***** Working data

===== config.mk =====
export PLATFORM = sky130hd
export DESIGN_NAME = rx_frame_ctrl
export DESIGN_NICKNAME = d
export VERILOG_FILES = /design/src/rtl/rx_frame_ctrl_pkg.sv /design/src/rtl/rx_edge_bit_cnt.sv /design/src/rtl/rx_frame_ctrl.sv
export SDC_FILE = /design/constraint.sdc
export NUM_CORES = 1
export LEC_CHECK = 0
export BUFFER_PORTS_ARGS = -buffer_cell sky130_fd_sc_hd__buf_2
export CORE_MARGIN = 5
export CORE_UTILIZATION = 40
export CTS_CLUSTER_DIAMETER = 120
export DETAILED_ROUTE_END_ITERATION = 8
export PLACE_DENSITY = 0.6
export RECOVER_POWER = 25
export SLEW_MARGIN = 30
export SYNTH_ARGS = -nofsm -noshare
export SYNTH_HDL_FRONTEND = slang
export SYNTH_SLANG_ARGS = --single-unit

===== constraint.sdc =====
create_clock -name clk -period 6.1 [get_ports clk]
set_input_delay 0.61 -clock clk [delete_from_list [all_inputs] [get_ports clk]]
set_output_delay 0.61 -clock clk [all_outputs]
set_load 0.02 [all_outputs]

===== src/rtl/rx_frame_ctrl_pkg.sv =====
// Shared definitions for the UART receive frame controller: state encoding,
// legal oversampling ratios and bit-position helpers.
package rx_frame_ctrl_pkg;

    localparam logic [2:0] S_IDLE   = 3'd0;
    localparam logic [2:0] S_START  = 3'd1;
    localparam logic [2:0] S_DATA   = 3'd2;
    localparam logic [2:0] S_PARITY = 3'd3;
    localparam logic [2:0] S_STOP   = 3'd4;

    typedef enum logic [2:0] {
        ST_IDLE   = S_IDLE,
        ST_START  = S_START,
        ST_DATA   = S_DATA,
        ST_PARITY = S_PARITY,
        ST_STOP   = S_STOP
    } rx_state_t;

    localparam logic [5:0] PRESCALE_8  = 6'd8;
    localparam logic [5:0] PRESCALE_16 = 6'd16;
    localparam logic [5:0] PRESCALE_32 = 6'd32;

    localparam int         DATA_BITS = 8;
    localparam logic [3:0] LAST_BIT  = 4'(DATA_BITS - 1);

    // Last oversample of a bit period.
    function automatic logic edge_is_last(input logic [4:0] e, input logic [5:0] p);
        return ({1'b0, e} == (p - 6'd1));
    endfunction

    // Mid-bit oversample, where the sampler's vote is valid.
    function automatic logic edge_is_mid(input logic [4:0] e, input logic [5:0] p);
        return ({1'b0, e} == (p >> 1));
    endfunction

endpackage


===== src/rtl/rx_edge_bit_cnt.sv =====
// Oversample (edge) counter and data-bit index for the receive controller.
module rx_edge_bit_cnt
    import rx_frame_ctrl_pkg::*;
(
    input  logic       clk,
    input  logic       SRST,
    input  logic       cnt_en,
    input  logic       bit_inc_en,
    input  logic [5:0] Prescale,
    output logic [4:0] edge_cnt,
    output logic [3:0] bit_cnt
);

    always_ff @(posedge clk) begin
        if (SRST || !cnt_en) begin
            edge_cnt <= 5'd0;
            bit_cnt  <= 4'd0;
        end else begin
            edge_cnt <= edge_is_last(edge_cnt, Prescale) ? 5'd0 : edge_cnt + 5'd1;
            if (bit_inc_en) begin
                bit_cnt <= (bit_cnt == LAST_BIT) ? 4'd0 : bit_cnt + 4'd1;
            end
        end
    end

endmodule


===== src/rtl/rx_frame_ctrl.sv =====
// UART receive frame controller: start-bit qualification, data/parity/stop
// sequencing, error flags and a one-cycle data_valid strobe.
module rx_frame_ctrl
    import rx_frame_ctrl_pkg::*;
(
    input  logic       clk,
    input  logic       SRST,
    input  logic       RX_IN,
    input  logic       PAR_EN,
    input  logic       PAR_TYP,
    input  logic [5:0] Prescale,
    input  logic       sampled_bit,
    input  logic [7:0] P_DATA,
    output logic [4:0] edge_cnt,
    output logic [3:0] bit_cnt,
    output logic       dat_samp_en,
    output logic       deser_en,
    output logic       data_valid,
    output logic       par_err,
    output logic       stp_err
);

    rx_state_t  state_reg, state_next;
    logic       par_en_reg, par_typ_reg;
    logic [5:0] presc_reg;
    logic       par_err_reg, stp_err_reg, data_valid_reg;
    logic       edge_last, edge_mid, start_frame, cnt_en, bit_inc_en;

    assign edge_last   = edge_is_last(edge_cnt, presc_reg);
    assign edge_mid    = edge_is_mid(edge_cnt, presc_reg);
    assign start_frame = (state_reg == ST_IDLE) && !RX_IN;
    // Counter runs only while staying inside a frame, so it reads 0 on START entry and in IDLE.
    assign cnt_en      = (state_reg != ST_IDLE) && (state_next != ST_IDLE);
    assign bit_inc_en  = (state_reg == ST_DATA) && edge_last;

    rx_edge_bit_cnt u_cnt (
        .clk        (clk),
        .SRST       (SRST),
        .cnt_en     (cnt_en),
        .bit_inc_en (bit_inc_en),
        .Prescale   (presc_reg),
        .edge_cnt   (edge_cnt),
        .bit_cnt    (bit_cnt)
    );

    always_comb begin
        state_next  = state_reg;
        dat_samp_en = 1'b0;
        deser_en    = 1'b0;
        case (state_reg)
            ST_IDLE: begin
                if (!RX_IN) state_next = ST_START;
            end
            ST_START: begin
                dat_samp_en = 1'b1;
                if (edge_mid && sampled_bit) state_next = ST_IDLE;
                else if (edge_last)          state_next = ST_DATA;
            end
            ST_DATA: begin
                dat_samp_en = 1'b1;
                deser_en    = 1'b1;
                if (edge_last && (bit_cnt == LAST_BIT)) begin
                    state_next = par_en_reg ? ST_PARITY : ST_STOP;
                end
            end
            ST_PARITY: begin
                dat_samp_en = 1'b1;
                if (edge_last) state_next = ST_STOP;
            end
            ST_STOP: begin
                dat_samp_en = 1'b1;
                if (edge_last) state_next = ST_IDLE;
            end
            default: state_next = ST_IDLE;
        endcase
    end

    always_ff @(posedge clk) begin
        if (SRST) begin
            state_reg      <= ST_IDLE;
            par_en_reg     <= 1'b0;
            par_typ_reg    <= 1'b0;
            presc_reg      <= PRESCALE_8;
            par_err_reg    <= 1'b0;
            stp_err_reg    <= 1'b0;
            data_valid_reg <= 1'b0;
        end else begin
            state_reg      <= state_next;
            // stp_err is already settled at mid-stop, before the last edge.
            data_valid_reg <= (state_reg == ST_STOP) && edge_last && !par_err_reg && !stp_err_reg;
            if (start_frame) begin
                par_en_reg  <= PAR_EN;
                par_typ_reg <= PAR_TYP;
                presc_reg   <= Prescale;
                par_err_reg <= 1'b0;
                stp_err_reg <= 1'b0;
            end
            if ((state_reg == ST_PARITY) && edge_mid) begin
                par_err_reg <= sampled_bit ^ (^P_DATA) ^ par_typ_reg;
            end
            if ((state_reg == ST_STOP) && edge_mid) begin
                stp_err_reg <= ~sampled_bit;
            end
        end
    end

    assign data_valid = data_valid_reg;
    assign par_err    = par_err_reg;
    assign stp_err    = stp_err_reg;

endmodule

**********

Using the same words as the original, repeat the records above.

◆ Answer box:
===== config.mk =====
export PLATFORM = sky130hd
export DESIGN_NAME = rx_frame_ctrl
export DESIGN_NICKNAME = d
export VERILOG_FILES = /design/src/rtl/rx_frame_ctrl_pkg.sv /design/src/rtl/rx_edge_bit_cnt.sv /design/src/rtl/rx_frame_ctrl.sv
export SDC_FILE = /design/constraint.sdc
export NUM_CORES = 1
export LEC_CHECK = 0
export BUFFER_PORTS_ARGS = -buffer_cell sky130_fd_sc_hd__buf_2
export CORE_MARGIN = 5
export CORE_UTILIZATION = 40
export CTS_CLUSTER_DIAMETER = 120
export DETAILED_ROUTE_END_ITERATION = 8
export PLACE_DENSITY = 0.6
export RECOVER_POWER = 25
export SLEW_MARGIN = 30
export SYNTH_ARGS = -nofsm -noshare
export SYNTH_HDL_FRONTEND = slang
export SYNTH_SLANG_ARGS = --single-unit

===== constraint.sdc =====
create_clock -name clk -period 6.1 [get_ports clk]
set_input_delay 0.61 -clock clk [delete_from_list [all_inputs] [get_ports clk]]
set_output_delay 0.61 -clock clk [all_outputs]
set_load 0.02 [all_outputs]

===== src/rtl/rx_frame_ctrl_pkg.sv =====
// Shared definitions for the UART receive frame controller: state encoding,
// legal oversampling ratios and bit-position helpers.
package rx_frame_ctrl_pkg;

    localparam logic [2:0] S_IDLE   = 3'd0;
    localparam logic [2:0] S_START  = 3'd1;
    localparam logic [2:0] S_DATA   = 3'd2;
    localparam logic [2:0] S_PARITY = 3'd3;
    localparam logic [2:0] S_STOP   = 3'd4;

    typedef enum logic [2:0] {
        ST_IDLE   = S_IDLE,
        ST_START  = S_START,
        ST_DATA   = S_DATA,
        ST_PARITY = S_PARITY,
        ST_STOP   = S_STOP
    } rx_state_t;

    localparam logic [5:0] PRESCALE_8  = 6'd8;
    localparam logic [5:0] PRESCALE_16 = 6'd16;
    localparam logic [5:0] PRESCALE_32 = 6'd32;

    localparam int         DATA_BITS = 8;
    localparam logic [3:0] LAST_BIT  = 4'(DATA_BITS - 1);

    // Last oversample of a bit period.
    function automatic logic edge_is_last(input logic [4:0] e, input logic [5:0] p);
        return ({1'b0, e} == (p - 6'd1));
    endfunction

    // Mid-bit oversample, where the sampler's vote is valid.
    function automatic logic edge_is_mid(input logic [4:0] e, input logic [5:0] p);
        return ({1'b0, e} == (p >> 1));
    endfunction

endpackage


===== src/rtl/rx_edge_bit_cnt.sv =====
// Oversample (edge) counter and data-bit index for the receive controller.
module rx_edge_bit_cnt
    import rx_frame_ctrl_pkg::*;
(
    input  logic       clk,
    input  logic       SRST,
    input  logic       cnt_en,
    input  logic       bit_inc_en,
    input  logic [5:0] Prescale,
    output logic [4:0] edge_cnt,
    output logic [3:0] bit_cnt
);

    always_ff @(posedge clk) begin
        if (SRST || !cnt_en) begin
            edge_cnt <= 5'd0;
            bit_cnt  <= 4'd0;
        end else begin
            edge_cnt <= edge_is_last(edge_cnt, Prescale) ? 5'd0 : edge_cnt + 5'd1;
            if (bit_inc_en) begin
                bit_cnt <= (bit_cnt == LAST_BIT) ? 4'd0 : bit_cnt + 4'd1;
            end
        end
    end

endmodule


===== src/rtl/rx_frame_ctrl.sv =====
// UART receive frame controller: start-bit qualification, data/parity/stop
// sequencing, error flags and a one-cycle data_valid strobe.
module rx_frame_ctrl
    import rx_frame_ctrl_pkg::*;
(
    input  logic       clk,
    input  logic       SRST,
    input  logic       RX_IN,
    input  logic       PAR_EN,
    input  logic       PAR_TYP,
    input  logic [5:0] Prescale,
    input  logic       sampled_bit,
    input  logic [7:0] P_DATA,
    output logic [4:0] edge_cnt,
    output logic [3:0] bit_cnt,
    output logic       dat_samp_en,
    output logic       deser_en,
    output logic       data_valid,
    output logic       par_err,
    output logic       stp_err
);

    rx_state_t  state_reg, state_next;
    logic       par_en_reg, par_typ_reg;
    logic [5:0] presc_reg;
    logic       par_err_reg, stp_err_reg, data_valid_reg;
    logic       edge_last, edge_mid, start_frame, cnt_en, bit_inc_en;

    assign edge_last   = edge_is_last(edge_cnt, presc_reg);
    assign edge_mid    = edge_is_mid(edge_cnt, presc_reg);
    assign start_frame = (state_reg == ST_IDLE) && !RX_IN;
    // Counter runs only while staying inside a frame, so it reads 0 on START entry and in IDLE.
    assign cnt_en      = (state_reg != ST_IDLE) && (state_next != ST_IDLE);
    assign bit_inc_en  = (state_reg == ST_DATA) && edge_last;

    rx_edge_bit_cnt u_cnt (
        .clk        (clk),
        .SRST       (SRST),
        .cnt_en     (cnt_en),
        .bit_inc_en (bit_inc_en),
        .Prescale   (presc_reg),
        .edge_cnt   (edge_cnt),
        .bit_cnt    (bit_cnt)
    );

    always_comb begin
        state_next  = state_reg;
        dat_samp_en = 1'b0;
        deser_en    = 1'b0;
        case (state_reg)
            ST_IDLE: begin
                if (!RX_IN) state_next = ST_START;
            end
            ST_START: begin
                dat_samp_en = 1'b1;
                if (edge_mid && sampled_bit) state_next = ST_IDLE;
                else if (edge_last)          state_next = ST_DATA;
            end
            ST_DATA: begin
                dat_samp_en = 1'b1;
                deser_en    = 1'b1;
                if (edge_last && (bit_cnt == LAST_BIT)) begin
                    state_next = par_en_reg ? ST_PARITY : ST_STOP;
                end
            end
            ST_PARITY: begin
                dat_samp_en = 1'b1;
                if (edge_last) state_next = ST_STOP;
            end
            ST_STOP: begin
                dat_samp_en = 1'b1;
                if (edge_last) state_next = ST_IDLE;
            end
            default: state_next = ST_IDLE;
        endcase
    end

    always_ff @(posedge clk) begin
        if (SRST) begin
            state_reg      <= ST_IDLE;
            par_en_reg     <= 1'b0;
            par_typ_reg    <= 1'b0;
            presc_reg      <= PRESCALE_8;
            par_err_reg    <= 1'b0;
            stp_err_reg    <= 1'b0;
            data_valid_reg <= 1'b0;
        end else begin
            state_reg      <= state_next;
            // stp_err is already settled at mid-stop, before the last edge.
            data_valid_reg <= (state_reg == ST_STOP) && edge_last && !par_err_reg && !stp_err_reg;
            if (start_frame) begin
                par_en_reg  <= PAR_EN;
                par_typ_reg <= PAR_TYP;
                presc_reg   <= Prescale;
                par_err_reg <= 1'b0;
                stp_err_reg <= 1'b0;
            end
            if ((state_reg == ST_PARITY) && edge_mid) begin
                par_err_reg <= sampled_bit ^ (^P_DATA) ^ par_typ_reg;
            end
            if ((state_reg == ST_STOP) && edge_mid) begin
                stp_err_reg <= ~sampled_bit;
            end
        end
    end

    assign data_valid = data_valid_reg;
    assign par_err    = par_err_reg;
    assign stp_err    = stp_err_reg;

endmodule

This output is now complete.